**INFORMATION GIVEN**.
module decoder3x8(i,d);
input [2:0] i;
output [7:0] d;
reg [7:0] d;
always@(*)
begin
	case(i)
		3'b000 : d <= 8'b00000001;
		3'b001 : d <= 8'b00000010;
		3'b010 : d <= 8'b00000100;
		3'b011 : d <= 8'b00001000;
		3'b100 : d <= 8'b00010000;
		3'b101 : d <= 8'b00100000;
		3'b110 : d <= 8'b01000000;
		3'b111 : d <= 8'b10000000;
		default : d <= 8'b00000001;
	endcase
end
endmodule
module lab3(clk, clr_n, cnt, load, num, led, seg_out);
input clk, clr_n, cnt, load;
input [2:0] num;
output [7:0] led;
output [6:0] seg_out;
wire [2:0] w_qout;
counter3 CNTR3(.clk(clk), .clr_n(clr_n), .cnt(cnt), .load(load), .num(num), .qout(w_qout));
decoder3x8 DEC(.i(w_qout), .d(led));
bin7seg B2S (.qout({1'b0,w_qout}), .seg_out(seg_out));
endmodule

**TASK**.
Wherever a line of the data above contains "output", copy that line.

**RESPONSE AREA**.
output [7:0] d;
output [7:0] led;
output [6:0] seg_out;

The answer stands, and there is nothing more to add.